I made a short post on the Digital Point forums about my thoughts on why Google’s latest attempt to stop the buying and selling of text links will fail and decided to write a post about it here on my blog for those of you who read it.

The reason behind me writing this post is because the industry of “Buying and Selling Links” does not just flourish on the idea of PageRank alone. Two other main factors that contribute to the successful and expanding “Links Market” are the importance of the number of inbound links and second, the importance of anchor text for SERP rankings. You can see that in actuality these two factors are without a doubt more important than the PageRank factor, well at least in my experience and opinion.

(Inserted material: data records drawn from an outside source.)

This design comes from an exercise in tuning for small area, a short achievable clock period and few clock cycles on the open sky130 flow, not from production work. Function was checked by simulation only, so behaviour that the tests miss may differ from the original. Power and IR drop assume default switching activity.

== JK ==
## syncchan
module syncchan (
    input             clk,
    input             rst,           
    input      [8:0]  prog_len,      
    input      [63:0] sprite,        
    output     [7:0]  prog_addr,
    input      [15:0] prog_data,
    input             rel_valid,     
    input      [7:0]  rel_data,
    output            held,          
    output            tx_valid,      
    output     [7:0]  tx_data,
    output            io_rd,
    output            io_wr,
    output     [15:0] io_addr,
    output     [7:0]  io_wdata,
    input      [7:0]  io_rdata,
    output            draw_valid,
    output     [1:0]  draw_op,       
    output     [8:0]  draw_x,
    output     [7:0]  draw_y,
    output            done,
    output            fault,
    output     [1:0]  fault_cause,   
    output     [15:0] fault_info     
);
    localparam [7:0]  PX_RESET = 8'd128, PY_RESET = 8'd96, WPOS_RESET = 8'd0;
    localparam [7:0] OP_WAIT = 8'h01, OP_EMITC = 8'h02, OP_EMITHI = 8'h03, OP_EMITH = 8'h04,
                     OP_KSAMP = 8'h05, OP_JSAMP = 8'h06, OP_MSAMP = 8'h07, OP_PSTEP = 8'h08,
                     OP_RENDER = 8'h09, OP_PBTN = 8'h0A, OP_PSCR = 8'h0B, OP_JMP = 8'h0C;
    localparam [1:0] S_FETCH = 2'd0, S_EXEC = 2'd1, S_DONE = 2'd2, S_FAULT = 2'd3;
    localparam [1:0] F_ILLEGAL = 2'd1, F_UNWRITTEN = 2'd2, F_BADTARGET = 2'd3;
    reg [1:0]  state;
    reg [8:0]  na;           
    reg [15:0] ir;           
    reg        ir_fault;     
    reg [1:0]  ir_fcause;
    reg        ir_wait;      
    reg        ir_jmp;       
    reg        ir_prep;      
    reg [2:0]  step;
    reg        rel;          
    reg [7:0]  txr;          
    reg        rpass;        
    reg [2:0]  rj;           
    reg [7:0]  rem;          
    reg        ax;           
  ...
==> flow/config.mk <==
export PLATFORM = sky130hd
export DESIGN_NAME = syncchan
export DESIGN_NICKNAME = syncchan
export VERILOG_FILES = /design/flow/design.v
export SDC_FILE = /design/flow/constraint.sdc
export NUM_CORES = 4
export LEC_CHECK = 0
export CAP_MARGIN = 20
export CORE_MARGIN = 2
export CORE_UTILIZATION = 40
export SETUP_SLACK_MARGIN = 5
export SLEW_MARGIN = 20
==> flow/constraint.sdc <==
create_clock -name core_clock -period 10.0 [get_ports {clk}]
set_input_delay 2.0000 -clock core_clock [delete_from_list [all_inputs] [get_ports {clk}]]
set_output_delay 2.0000 -clock core_clock [all_outputs]
set_load 0.01 [all_outputs]
standard.sh (not shown) runs the stock make flow with config.mk's settings and CLKGATE_MAP_FILE= SYNTH_SCRIPT=/design/flow/synth_recipe.tcl, a recipe that flattens the netlist after the stock synthesis.
==> flow/flow/run.sh <==
#!/bin/bash
set -euo pipefail
sed 's/SETUP_SLACK_MARGIN=5/SETUP_SLACK_MARGIN=7/' standard.sh > standard_m.sh
bash standard_m.sh > standard.log 2>&1
Per the final summary, JK finished and its layout is clean on timing, DRC and antenna.
Testbench counts of JK, summed over its fixed seeds: cycles 11,866.
#### Input delta (MS over JK)
==> flow/run.sh (new file) <==
#!/bin/bash
# synth_recipe.tcl (not shown) runs the flow's synth.tcl, then flattens the netlist and writes it again
# the make line also repeats each setting of config.mk as NAME=value (left out here)
make -C /OpenROAD-flow-scripts/flow DESIGN_CONFIG=/design/flow/config.mk WORK_HOME=/design/flow/orfs CLKGATE_MAP_FILE= SYNTH_SCRIPT=/design/flow/synth_recipe.tcl finish
removed: flow/flow/run.sh
removed: flow/standard.sh
[summary]
Comparing the two runs side by side, MS comes out ahead of JK on overall routed net length. Looking at minimum period implied by the final worst setup slack across MS and JK, the one that comes out lower is JK. Summary: with JK as the reference, cell internal power dissipation in MS moved down by a few percent. Comparing MS and JK, the higher relative area of clock buffers and inverters in the final design is on MS. MS ended up with sky130_fd_sc_hd__clkdlybuf4s50_1 as its slowest stage cell on the critical path; JK ended up with sky130_fd_sc_hd__edfxtp_1.

---

Another version of the RTL of syncchan (not shown whole).
Size in the first run: roughly 2300 cells after synthesis, about 270 flip-flops, roughly 190 I/O pins, ~17000 µm² of cells after synthesis.
// syncchan
module syncchan (
    input             clk,
    input             rst,           
    input      [8:0]  prog_len,      
    input      [63:0] sprite,        
    output     [7:0]  prog_addr,
    input      [15:0] prog_data,
    input             rel_valid,     
    input      [7:0]  rel_data,
    output reg        held,          
    output reg        tx_valid,      
    output reg [7:0]  tx_data,
    output reg        io_rd,
    output reg        io_wr,
    output     [15:0] io_addr,
    output     [7:0]  io_wdata,
    input      [7:0]  io_rdata,
    output reg        draw_valid,
    output reg [1:0]  draw_op,       
    output reg [8:0]  draw_x,
    output reg [7:0]  draw_y,
    output            done,
    output            fault,
    output     [1:0]  fault_cause,   
    output     [15:0] fault_info     
);
Settings: LEC_CHECK=0, ABC_AREA=1, CAP_MARGIN=20, CORE_MARGIN=2, CORE_UTILIZATION=40, CTS_CLUSTER_DIAMETER=100, CTS_CLUSTER_SIZE=20, PLACE_DENSITY=0.85, SETUP_SLACK_MARGIN=5, SLEW_MARGIN=20; clock period 10.0 ns.
==> flow/flow/run.sh <==
#!/bin/bash
set -euo pipefail
sed 's/SETUP_SLACK_MARGIN=5/SETUP_SLACK_MARGIN=6.45 "BUFFER_PORTS_ARGS=-buffer_cell sky130_fd_sc_hd__buf_1"/' standard.sh > standard_m.sh
bash standard_m.sh > standard.log 2>&1
The baseline produced a clean layout.
Testbench counts at the start, summed over its fixed seeds: cycles 11,506.
Then changed:
Settings changed: CORE_UTILIZATION 40 to 50, PLACE_DENSITY 0.85 to unset.
Power barely changes.
Cell count goes down by 4.3%.
Design area goes down by 1.2%.
Global-route usage goes up by 7.0 points.
Then changed:
Settings changed: CORE_UTILIZATION 50 to 40, PLACE_DENSITY set to 0.75.
After rerunning: Cell count went up by 4.2%. Setup slack is better by 3.5 ps. Count of clock-buffer cells in the layout stays the same. Non-clock buffer count went down by 7. Total power stays flat. Die area rose by about 24%.
Then changed:
Settings changed: CTS_CLUSTER_DIAMETER 100 to 120, CTS_CLUSTER_SIZE 20 to 24, PLACE_DENSITY 0.75 to unset.
After rerunning: The new run went through all stages and came out clean. Fmax stays flat. Count of clock-buffer cells in the layout goes down by 7. Sequential share of layout area goes down by 0.34 points. Hold slack gets worse by 11 ps. Synthesized cell count does not change. Critical path depth goes up by 6.
Then changed:
Settings changed: CORE_UTILIZATION 40 to 50, CTS_CLUSTER_DIAMETER 120 to 100, CTS_CLUSTER_SIZE 24 to 20, PLACE_DENSITY set to 0.75.
After rerunning:
- global-route usage rises by 3.7 points
- worst hold slack improved by 6.6 ps
- synthesized area is unchanged
Then changed:
Settings changed: CORE_UTILIZATION 50 to 40, PLACE_DENSITY 0.75 to unset.
What happened: Global-route usage decreases by 3.6 points; total power grows by 3.6%; cell area grows by 2.2%; fmax rises by 1.1%.

## afterwards: timing with drivers on the ports
How much do the figures lean on ideal ports? The routed layouts below were timed once more, with nothing changed but the port constraints. Step 1 assumes that a clkbuf_16 drives the clock port and a buf_2 every other input. Step 2 moves the port delays by t, midway between the first and last clock arrival at a register: inputs arrive t later, outputs are due t later. That takes back most of the time a late clock gives input paths. Three values: ideal ports, drivers, drivers and shift; two values: the first two.
| run | t, ns | setup WS [ns] | worst hold slack (ns) | latest minus earliest clock arrival (ns) | worst data-port slew with drivers (ns) |
|---|---|---|---|---|---|
| JK | 0.616 | 5.451 / 5.394 / 5.357 | 0.470 / 0.470 / 0.470 | 0.014 / 0.014 | 0.05 |
| MS | 0.596 | 5.000 / 4.946 / 4.567 | 0.468 / 0.468 / 0.468 | 0.018 / 0.018 | 0.05 |
| the first run of note 2 | 0.554 | 6.486 / 6.483 / 5.963 | 0.435 / 0.435 / 0.435 | 0.015 / 0.015 | 0.05 |
| the second run of note 2 | 0.565 | 6.538 / 6.512 / 6.006 | 0.433 / 0.433 / 0.433 | 0.027 / 0.028 | 0.04 |
| the third run of note 2 | 0.553 | 6.542 / 6.489 / 6.047 | 0.446 / 0.446 / 0.446 | 0.022 / 0.021 | 0.08 |
| the fourth run of note 2 | 0.562 | 6.535 / 6.537 / 6.003 | 0.434 / 0.434 / 0.434 | 0.043 / 0.042 | 0.06 |
| the fifth run of note 2 | 0.554 | 6.517 / 6.498 / 5.996 | 0.441 / 0.441 / 0.441 | 0.023 / 0.023 | 0.04 |
| the sixth run of note 2 | 0.566 | 6.555 / 6.501 / 6.023 | 0.441 / 0.441 / 0.441 | 0.019 / 0.019 | 0.06 |
After both steps every run listed still meets setup and hold.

Google basically just opened up the industry to other websites who now have the higher PageRank to buy and sell their links, and in my opinion they are driving the “Link Market” industry underground - similar to a black market. Like with any other industry, as long as their is a demand for text links (not just for PageRank, but for the “incoming links” factor and anchor text) websites will always be willing to sell placement of text links on their websites and just be more subtle about it. As long as Google’s algorithm relies on off-page optimization factors there is no way they will ever be able to stop the buying and selling of text links unless they decide to remove these variables in their algorithm for ranking websites in the SERPs.

In reality, I don’t really understand why Google is so concerned about the buying and selling of text links. If they left the “players” alone, and people were allowed to buy and sell text links it would actually stop alot of the spamming of the search engines for a number of reasons I think:

1. No black hat SEO site would spend money to pay for all those quality backlinks on a black hat site because of fear they would be throwing away money because the site would just be banned when they get caught. The life of black hat SEO sites usually don’t last too long.

2) The fact that buying and selling text links is forbidden according to Google’s TOS prohibits the bigger companies and more well-established sites from buying links for fear of getting banned by Google. For this reason, the larger websites and companies that actually have the cash and capital to buy text links if it weren’t seen as “bad” in Google’s eyes don’t participate in the buying and selling of links. On the other hand, the smaller mom and pop websites who know they can’t compete with these larger well-known sites for rankings if they don’t buy text links to gain authority have no choice but to risk buying text links. Let’s face it, we all know that getting high rankings in the search engines is a major key in being successful in the online business world.
If Google would just let it be a free for all in the “Link Market” I still feel that the important and relevant websites will become the victor in the SERPs because they have the money and cash to invest in purchasing links, they just don’t do it in right now in fear of getting penalized if caught.
Actually, now that I think about it, Google might be doing a good thing right now for the smaller mom and pop type websites with their current TOS because their TOS has more influence on the well-established sites than any other website (meaning well-established sites are more inclined to following their TOS because they don’t want to lose their authority). They sort of level the playing field for the smaller sites to gain in the SERPs by buying text links until, of course, they get caught and slapped with a penalty.
If Google decided to allow buying and selling of text links the smaller websites would have no chance in ranking because they don’t have the large budget like the bigger corporations who may have an unlimited amount of capital to buy links. Then we would see all the smaller sites crying that it is now impossible to rank in Google because they can’t keep up with larger corporations in buying links.

I guess either way you look at it there is no black and white here, but an extremely huge grey area, and the ones that know how to play the game will be the most successful.